Darrell Todd Maurina

Thanks to extra funding provided by Congress on Nov. 12, Cannon Air Force Base will be able to replace some World War II-era buildings and add more runway lighting to improve pilot safety.
The work will be in addition to upgrades the base has been doing all year.
New Mexico Sen. Pete Domenici, ranking Republican member of the Senate Budget Committee, announced that the Senate had succeeded in obtaining $9 million in additional funding for Cannon, beyond President George W. Bush’s original defense budget request. The proposal wasn’t in the version passed by the House of Representatives, but House and Senate appropriators agreed on Nov. 4 to include the Cannon project.
Last week’s Senate vote sent the entire 2004 military spending bill to the White House for Bush’s signature, which is expected.
Domenici, the only member of the New Mexico congressional delegation to serve on an appropriations committee, said $1.3 million will be used to improve lighting on a Cannon runway and $7.7 million will be used to construct an aerospace ground equipment (AGE) complex.
Lt. Col. John Bower, commander of Cannon’s 27th Civil Engineer Squadron, said the new construction is badly needed.
“AGE support is in four different buildings; two of the buildings are so bad we’re going to just demolish them when we get the new buildings built,” Bower said. “The roofs leak, they have old siding that is literally falling apart. The windows don’t seal despite every effort to maintain them.”
Bower said the problem wasn’t poor construction but rather that the buildings were a rush job in the middle of World War II.
“The buildings were built essentially as temporary construction; they weren’t intended to last 60 years,” Bower said. “It was intended to be five-year construction.”

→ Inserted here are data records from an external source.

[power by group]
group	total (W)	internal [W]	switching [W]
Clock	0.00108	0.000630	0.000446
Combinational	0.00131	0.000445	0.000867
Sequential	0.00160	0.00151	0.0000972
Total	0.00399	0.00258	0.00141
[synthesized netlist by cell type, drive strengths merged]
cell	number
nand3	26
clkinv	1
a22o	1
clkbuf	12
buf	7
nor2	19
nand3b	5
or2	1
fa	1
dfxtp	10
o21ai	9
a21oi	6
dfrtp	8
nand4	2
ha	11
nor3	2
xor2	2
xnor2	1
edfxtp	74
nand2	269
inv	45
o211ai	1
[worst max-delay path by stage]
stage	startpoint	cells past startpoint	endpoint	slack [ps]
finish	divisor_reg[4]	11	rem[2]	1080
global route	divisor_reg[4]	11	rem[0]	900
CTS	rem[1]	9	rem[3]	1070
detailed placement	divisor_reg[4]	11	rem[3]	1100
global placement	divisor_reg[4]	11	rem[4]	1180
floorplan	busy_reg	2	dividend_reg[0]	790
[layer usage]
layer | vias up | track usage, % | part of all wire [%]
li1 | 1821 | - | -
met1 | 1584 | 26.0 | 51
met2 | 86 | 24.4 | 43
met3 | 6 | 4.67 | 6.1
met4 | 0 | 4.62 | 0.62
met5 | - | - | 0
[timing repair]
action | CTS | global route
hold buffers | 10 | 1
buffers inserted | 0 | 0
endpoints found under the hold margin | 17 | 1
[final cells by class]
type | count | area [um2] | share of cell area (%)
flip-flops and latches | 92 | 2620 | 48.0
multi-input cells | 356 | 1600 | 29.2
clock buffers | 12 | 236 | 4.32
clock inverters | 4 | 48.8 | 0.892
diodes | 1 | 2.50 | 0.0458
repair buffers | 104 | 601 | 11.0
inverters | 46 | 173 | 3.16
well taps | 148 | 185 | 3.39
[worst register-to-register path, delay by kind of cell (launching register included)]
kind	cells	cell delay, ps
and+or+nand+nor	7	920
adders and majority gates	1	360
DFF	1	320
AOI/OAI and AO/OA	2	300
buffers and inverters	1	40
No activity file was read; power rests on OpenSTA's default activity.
==> config.mk <==
export PLATFORM = sky130hd
export DESIGN_NAME = altitude_flight_mode_throttle
export DESIGN_NICKNAME = d
export VERILOG_FILES = /design/src/hdl/afmt_pkg.sv /design/src/hdl/afmt_ucode_rom.sv /design/src/hdl/afmt_div.sv /design/src/hdl/altitude_flight_mode_throttle.sv
export SDC_FILE = /design/constraint.sdc
export NUM_CORES = 1
export LEC_CHECK = 0
export ABC_AREA = 1
export CELL_PAD_IN_SITES_DETAIL_PLACEMENT = 0
export CELL_PAD_IN_SITES_GLOBAL_PLACEMENT = 1
export CORE_MARGIN = 3
export CORE_UTILIZATION = 42
export DETAILED_ROUTE_END_ITERATION = 8
export DONT_BUFFER_PORTS = 1
export PLACE_DENSITY_LB_ADDON = 0.1
export SYNTH_ARGS = -nofsm -noshare
export SYNTH_HDL_FRONTEND = slang
export SYNTH_SLANG_ARGS = --single-unit
==> constraint.sdc <==
create_clock -name clk -period 14.5 [get_ports clk]
set_input_delay 1.45 -clock clk [delete_from_list [all_inputs] [get_ports clk]]
set_output_delay 1.45 -clock clk [all_outputs]
set_load 0.005 [all_outputs]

Somewhat like a massive utility shed, an AGE complex houses equipment needed to support flying operations. Bower said a plane preparing to take off first needs to receive an electric boost from a “start cart” that is housed in the AGE complex. Other items in the AGE complex include heaters, light carts, and some defueling equipment.
“Essentially everything you need to support maintenance and generation of electricity is there,” Bower said.
Not only do the buildings leak, they’re also at least 25 percent too small for current operations. Originally designed for propeller planes, Bower said the buildings don’t have basic items such as wash racks and covered storage that have been standard for many years at modern jet aircraft facilities.
While less urgent, the runway lighting upgrades are a significant safety issue, Bower said. Cannon has two runways, one running approximately north-south and the other used for takeoffs during crosswinds and when the main runway is shut down for construction. Night training without approach lights can be hazardous and the $1.3 million lighting project will make that training less hazardous.
Other recent and ongoing Cannon projects include a new control tower completed this past spring, a security forces building that should be ready by early to mid-2004, a new fire crash rescue station expected to be ready in January, and major repair projects on the ramps, airfield lighting and taxiways. Those projects cost an estimated $40 million, Bower said.